*** Opening Given information ***
<file path="config.mk">
export PLATFORM = sky130hd
export DESIGN_NAME = mem_resp_stage_flat
export DESIGN_NICKNAME = d
export VERILOG_FILES = /design/src/rtl/mem_resp_stage_if.sv /design/src/rtl/mem_resp_stage.sv /design/src/flat_wrapper.sv
export SDC_FILE = /design/constraint.sdc
export NUM_CORES = 1
export LEC_CHECK = 0
export BUFFER_PORTS_ARGS = -buffer_cell sky130_fd_sc_hd__buf_2
export CAP_MARGIN = 20
export CELL_PAD_IN_SITES_DETAIL_PLACEMENT = 1
export CELL_PAD_IN_SITES_GLOBAL_PLACEMENT = 2
export CORE_AREA = 4 4 160 162
export DETAILED_ROUTE_END_ITERATION = 10
export DIE_AREA = 0 0 164 166
export PLACE_DENSITY_LB_ADDON = 0.1
export SYNTH_ARGS = -nofsm -noshare
export SYNTH_HDL_FRONTEND = slang
export SYNTH_SLANG_ARGS = --single-unit
</file>
<file path="constraint.sdc">
create_clock -name clk -period 2.3 [get_ports clk]
set_input_delay 0.115 -clock clk [delete_from_list [all_inputs] [get_ports clk]]
set_output_delay 0.115 -clock clk [all_outputs]
set_load 0.01 [all_outputs]
</file>
<file path="src/rtl/mem_resp_stage_if.sv">
// rtl/mem_resp_stage_if.sv - EX->MEM entry, data-sram response and MEM->WB handoff bundle
//
// Purpose: groups every handshake/bus signal of mem_resp_stage.
//   master : the surrounding pipeline (drives EX entry, sram response, flush, ws_allowin)
//   slave  : the MEM stage itself (drives allowin, WB payload, forwarding/hazard status)
interface mem_resp_stage_if;
  // EX -> MEM entry
  logic        es_to_ms_valid;
  logic        ms_allowin;
  logic [31:0] es_pc;
  logic [4:0]  es_dest;
  logic        es_gr_we;
  logic        es_res_from_mem;
  logic [2:0]  es_load_op;
  logic [1:0]  es_addr_lo;
  logic [31:0] es_alu_result;
  logic [31:0] es_rt_value;
  logic        es_req;
  // data-sram response, in request order
  logic        data_sram_data_ok;
  logic [31:0] data_sram_rdata;
  // control from later stages
  logic        flush;
  logic        ws_allowin;
  // MEM -> WB payload
  logic        ms_to_ws_valid;
  logic [31:0] ms_pc;
  logic [4:0]  ms_dest;
  logic [3:0]  ms_rf_wen;
  logic [31:0] ms_final_result;
  // forwarding / hazard status
  logic        ms_fwd_valid;
  logic [4:0]  ms_fwd_dest;
  logic [31:0] ms_fwd_data;
  logic        ms_load_pending;
  logic        ms_discard_busy;

  modport master (
    output es_to_ms_valid, es_pc, es_dest, es_gr_we, es_res_from_mem, es_load_op,
           es_addr_lo, es_alu_result, es_rt_value, es_req,
           data_sram_data_ok, data_sram_rdata, flush, ws_allowin,
    input  ms_allowin, ms_to_ws_valid, ms_pc, ms_dest, ms_rf_wen, ms_final_result,
           ms_fwd_valid, ms_fwd_dest, ms_fwd_data, ms_load_pending, ms_discard_busy
  );

  modport slave (
    input  es_to_ms_valid, es_pc, es_dest, es_gr_we, es_res_from_mem, es_load_op,
           es_addr_lo, es_alu_result, es_rt_value, es_req,
           data_sram_data_ok, data_sram_rdata, flush, ws_allowin,
    output ms_allowin, ms_to_ws_valid, ms_pc, ms_dest, ms_rf_wen, ms_final_result,
           ms_fwd_valid, ms_fwd_dest, ms_fwd_data, ms_load_pending, ms_discard_busy
  );
endinterface

</file>
<file path="src/rtl/mem_resp_stage.sv">
// rtl/mem_resp_stage.sv - MEM stage with load-response hold, flushed-response discard and load formatting
//
// Purpose: tracks one in-flight instruction (EMPTY/WAIT/READY), passes load data through
//   combinationally on data_ok or holds it while WB stalls, swallows responses of flushed
//   loads via a saturating discard counter, and formats LB/LBU/LH/LHU/LW(/LWL/LWR) results.
// Ports:
//   clk   - clock
//   reset - synchronous active-high reset
//   bus   - mem_resp_stage_if.slave (EX entry, sram response, flush, WB handoff, forwarding)
// Parameters: MAX_DISCARD (1..7) maximum outstanding responses of flushed loads.
// Build option: define MS_UNALIGNED_EN to support LWL/LWR merge; otherwise ops 5/6 act as LW.
module mem_resp_stage #(
  parameter  int MAX_DISCARD = 3,
  localparam int CNT_W       = $clog2(MAX_DISCARD + 1)
) (
  input  logic              clk,
  input  logic              reset,
  mem_resp_stage_if.slave   bus
);

  typedef enum logic [1:0] {S_EMPTY, S_WAIT, S_READY} state_e;

  localparam logic [CNT_W-1:0] MAX_CNT = CNT_W'(MAX_DISCARD);

  state_e            state_q, state_d;
  logic [CNT_W-1:0]  cnt_q, cnt_d;
  logic [31:0]       hold_q, hold_d;
  logic [31:0]       pc_q, pc_d;
  logic [4:0]        dest_q, dest_d;
  logic              gr_we_q, gr_we_d;
  logic              from_mem_q, from_mem_d;
  logic [2:0]        op_q, op_d;
  logic [1:0]        lo_q, lo_d;
  logic [31:0]       alu_q, alu_d;
`ifdef MS_UNALIGNED_EN
  logic [31:0]       rt_q, rt_d;
  logic [4:0]        lwl_sh, lwr_sh;
`endif

  logic        discard_hit, owned_ok, ms_valid, allowin, accept, kill_wait;
  logic [31:0] load_data, shifted, fmt_data, final_result;
  logic [7:0]  byte_v;
  logic [15:0] half_v;
  logic [3:0]  rf_wen;

  always_comb begin
    // A response is owned by the WAIT entry only once all flushed responses are drained.
    discard_hit = bus.data_sram_data_ok && (cnt_q != '0);
    owned_ok    = bus.data_sram_data_ok && (cnt_q == '0) && (state_q == S_WAIT);
    ms_valid    = !bus.flush && ((state_q == S_READY) || owned_ok);
    allowin     = ((state_q == S_EMPTY) || (ms_valid && bus.ws_allowin)) && (cnt_q != MAX_CNT);
    accept      = bus.es_to_ms_valid && allowin;
    // A flushed WAIT load still owes a response unless it arrives this very cycle.
    kill_wait   = bus.flush && (state_q == S_WAIT) && !owned_ok;

    state_d    = state_q;
    hold_d     = hold_q;
    pc_d       = pc_q;
    dest_d     = dest_q;
    gr_we_d    = gr_we_q;
    from_mem_d = from_mem_q;
    op_d       = op_q;
    lo_d       = lo_q;
    alu_d      = alu_q;
`ifdef MS_UNALIGNED_EN
    rt_d       = rt_q;
`endif

    case (state_q)
      S_WAIT: begin
        if (owned_ok) begin
          if (bus.ws_allowin) begin
            state_d = S_EMPTY;
          end else begin
            state_d = S_READY;
            hold_d  = bus.data_sram_rdata;
          end
        end
      end
      S_READY: if (bus.ws_allowin) state_d = S_EMPTY;
      default: state_d = S_EMPTY;
    endcase

    if (bus.flush) state_d = S_EMPTY;

    if (accept) begin
      state_d    = bus.es_req ? S_WAIT : S_READY;
      pc_d       = bus.es_pc;
      dest_d     = bus.es_dest;
      gr_we_d    = bus.es_gr_we;
      from_mem_d = bus.es_res_from_mem;
      op_d       = bus.es_load_op;
      lo_d       = bus.es_addr_lo;
      alu_d      = bus.es_alu_result;
`ifdef MS_UNALIGNED_EN
      rt_d       = bus.es_rt_value;
`endif
    end

    // Simultaneous discard and kill cancel out; saturation is guaranteed by allowin.
    cnt_d = cnt_q;
    if (discard_hit && !kill_wait)      cnt_d = cnt_q - 1'b1;
    else if (!discard_hit && kill_wait) cnt_d = cnt_q + 1'b1;
  end

  always_comb begin
    load_data = (state_q == S_WAIT) ? bus.data_sram_rdata : hold_q;
    shifted   = load_data >> {lo_q, 3'b000};
    byte_v    = shifted[7:0];
    half_v    = lo_q[1] ? load_data[31:16] : load_data[15:0];
    rf_wen    = {4{gr_we_q}};
`ifdef MS_UNALIGNED_EN
    lwl_sh    = {~lo_q, 3'b000};
    lwr_sh    = {lo_q, 3'b000};
`endif
    case (op_q)
      3'd1:    fmt_data = {{24{byte_v[7]}}, byte_v};
      3'd2:    fmt_data = {24'd0, byte_v};
      3'd3:    fmt_data = {{16{half_v[15]}}, half_v};
      3'd4:    fmt_data = {16'd0, half_v};
`ifdef MS_UNALIGNED_EN
      3'd5:    fmt_data = (load_data << lwl_sh) | (rt_q & ~(32'hffffffff << lwl_sh));
      3'd6:    fmt_data = (load_data >> lwr_sh) | (rt_q & ~(32'hffffffff >> lwr_sh));
`endif
      default: fmt_data = load_data;
    endcase
    if (from_mem_q) begin
`ifdef MS_UNALIGNED_EN
      if (op_q == 3'd5) rf_wen = 4'b1111 << (2'd3 - lo_q);
      if (op_q == 3'd6) rf_wen = 4'b1111 >> lo_q;
`else
      if (op_q == 3'd5 || op_q == 3'd6) rf_wen = 4'b1111;
`endif
    end
    final_result = from_mem_q ? fmt_data : alu_q;
  end

  always_ff @(posedge clk) begin
    if (reset) begin
      state_q    <= S_EMPTY;
      cnt_q      <= '0;
      hold_q     <= '0;
      pc_q       <= '0;
      dest_q     <= '0;
      gr_we_q    <= 1'b0;
      from_mem_q <= 1'b0;
      op_q       <= '0;
      lo_q       <= '0;
      alu_q      <= '0;
`ifdef MS_UNALIGNED_EN
      rt_q       <= '0;
`endif
    end else begin
      state_q    <= state_d;
      cnt_q      <= cnt_d;
      hold_q     <= hold_d;
      pc_q       <= pc_d;
      dest_q     <= dest_d;
      gr_we_q    <= gr_we_d;
      from_mem_q <= from_mem_d;
      op_q       <= op_d;
      lo_q       <= lo_d;
      alu_q      <= alu_d;
`ifdef MS_UNALIGNED_EN
      rt_q       <= rt_d;
`endif
    end
  end

  assign bus.ms_allowin      = allowin;
  assign bus.ms_to_ws_valid  = ms_valid;
  assign bus.ms_pc           = pc_q;
  assign bus.ms_dest         = dest_q;
  assign bus.ms_rf_wen       = rf_wen;
  assign bus.ms_final_result = final_result;
  assign bus.ms_fwd_valid    = ms_valid && gr_we_q;
  assign bus.ms_fwd_dest     = dest_q;
  assign bus.ms_fwd_data     = final_result;
  assign bus.ms_load_pending = (state_q == S_WAIT) && !owned_ok;
  assign bus.ms_discard_busy = (cnt_q != '0);

endmodule

</file>
<file path="src/flat_wrapper.sv">
// flat-port wrapper written by rule: the top's interface ports become plain ports
module mem_resp_stage_flat 
#(
  parameter  int MAX_DISCARD = 3,
  localparam int CNT_W       = $clog2(MAX_DISCARD + 1)
)
  (clk, reset, bus_es_to_ms_valid, bus_es_pc, bus_es_dest, bus_es_gr_we, bus_es_res_from_mem, bus_es_load_op, bus_es_addr_lo, bus_es_alu_result, bus_es_rt_value, bus_es_req, bus_data_sram_data_ok, bus_data_sram_rdata, bus_flush, bus_ws_allowin, bus_ms_allowin, bus_ms_to_ws_valid, bus_ms_pc, bus_ms_dest, bus_ms_rf_wen, bus_ms_final_result, bus_ms_fwd_valid, bus_ms_fwd_dest, bus_ms_fwd_data, bus_ms_load_pending, bus_ms_discard_busy);
  mem_resp_stage_if bus_i ();
  input  logic clk;
  input  logic reset;
  input wire logic [$bits(bus_i.es_to_ms_valid)-1:0] bus_es_to_ms_valid;
  input wire logic [$bits(bus_i.es_pc)-1:0] bus_es_pc;
  input wire logic [$bits(bus_i.es_dest)-1:0] bus_es_dest;
  input wire logic [$bits(bus_i.es_gr_we)-1:0] bus_es_gr_we;
  input wire logic [$bits(bus_i.es_res_from_mem)-1:0] bus_es_res_from_mem;
  input wire logic [$bits(bus_i.es_load_op)-1:0] bus_es_load_op;
  input wire logic [$bits(bus_i.es_addr_lo)-1:0] bus_es_addr_lo;
  input wire logic [$bits(bus_i.es_alu_result)-1:0] bus_es_alu_result;
  input wire logic [$bits(bus_i.es_rt_value)-1:0] bus_es_rt_value;
  input wire logic [$bits(bus_i.es_req)-1:0] bus_es_req;
  input wire logic [$bits(bus_i.data_sram_data_ok)-1:0] bus_data_sram_data_ok;
  input wire logic [$bits(bus_i.data_sram_rdata)-1:0] bus_data_sram_rdata;
  input wire logic [$bits(bus_i.flush)-1:0] bus_flush;
  input wire logic [$bits(bus_i.ws_allowin)-1:0] bus_ws_allowin;
  output wire logic [$bits(bus_i.ms_allowin)-1:0] bus_ms_allowin;
  output wire logic [$bits(bus_i.ms_to_ws_valid)-1:0] bus_ms_to_ws_valid;
  output wire logic [$bits(bus_i.ms_pc)-1:0] bus_ms_pc;
  output wire logic [$bits(bus_i.ms_dest)-1:0] bus_ms_dest;
  output wire logic [$bits(bus_i.ms_rf_wen)-1:0] bus_ms_rf_wen;
  output wire logic [$bits(bus_i.ms_final_result)-1:0] bus_ms_final_result;
  output wire logic [$bits(bus_i.ms_fwd_valid)-1:0] bus_ms_fwd_valid;
  output wire logic [$bits(bus_i.ms_fwd_dest)-1:0] bus_ms_fwd_dest;
  output wire logic [$bits(bus_i.ms_fwd_data)-1:0] bus_ms_fwd_data;
  output wire logic [$bits(bus_i.ms_load_pending)-1:0] bus_ms_load_pending;
  output wire logic [$bits(bus_i.ms_discard_busy)-1:0] bus_ms_discard_busy;
  assign bus_i.es_to_ms_valid = bus_es_to_ms_valid;
  assign bus_i.es_pc = bus_es_pc;
  assign bus_i.es_dest = bus_es_dest;
  assign bus_i.es_gr_we = bus_es_gr_we;
  assign bus_i.es_res_from_mem = bus_es_res_from_mem;
  assign bus_i.es_load_op = bus_es_load_op;
  assign bus_i.es_addr_lo = bus_es_addr_lo;
  assign bus_i.es_alu_result = bus_es_alu_result;
  assign bus_i.es_rt_value = bus_es_rt_value;
  assign bus_i.es_req = bus_es_req;
  assign bus_i.data_sram_data_ok = bus_data_sram_data_ok;
  assign bus_i.data_sram_rdata = bus_data_sram_rdata;
  assign bus_i.flush = bus_flush;
  assign bus_i.ws_allowin = bus_ws_allowin;
  assign bus_ms_allowin = bus_i.ms_allowin;
  assign bus_ms_to_ws_valid = bus_i.ms_to_ws_valid;
  assign bus_ms_pc = bus_i.ms_pc;
  assign bus_ms_dest = bus_i.ms_dest;
  assign bus_ms_rf_wen = bus_i.ms_rf_wen;
  assign bus_ms_final_result = bus_i.ms_final_result;
  assign bus_ms_fwd_valid = bus_i.ms_fwd_valid;
  assign bus_ms_fwd_dest = bus_i.ms_fwd_dest;
  assign bus_ms_fwd_data = bus_i.ms_fwd_data;
  assign bus_ms_load_pending = bus_i.ms_load_pending;
  assign bus_ms_discard_busy = bus_i.ms_discard_busy;
  mem_resp_stage #(.MAX_DISCARD(MAX_DISCARD)) u_core (.clk(clk), .reset(reset), .bus(bus_i));
endmodule
</file>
*** Closing Given information ***
## Goal of the exercise
Reproduce verbatim the range of lines that opens the records and closes with the line containing "export SYNTH_HDL_FRONTEND = slang". Omit everything after it.

## Solved exercise
<file path="config.mk">
export PLATFORM = sky130hd
export DESIGN_NAME = mem_resp_stage_flat
export DESIGN_NICKNAME = d
export VERILOG_FILES = /design/src/rtl/mem_resp_stage_if.sv /design/src/rtl/mem_resp_stage.sv /design/src/flat_wrapper.sv
export SDC_FILE = /design/constraint.sdc
export NUM_CORES = 1
export LEC_CHECK = 0
export BUFFER_PORTS_ARGS = -buffer_cell sky130_fd_sc_hd__buf_2
export CAP_MARGIN = 20
export CELL_PAD_IN_SITES_DETAIL_PLACEMENT = 1
export CELL_PAD_IN_SITES_GLOBAL_PLACEMENT = 2
export CORE_AREA = 4 4 160 162
export DETAILED_ROUTE_END_ITERATION = 10
export DIE_AREA = 0 0 164 166
export PLACE_DENSITY_LB_ADDON = 0.1
export SYNTH_ARGS = -nofsm -noshare
export SYNTH_HDL_FRONTEND = slang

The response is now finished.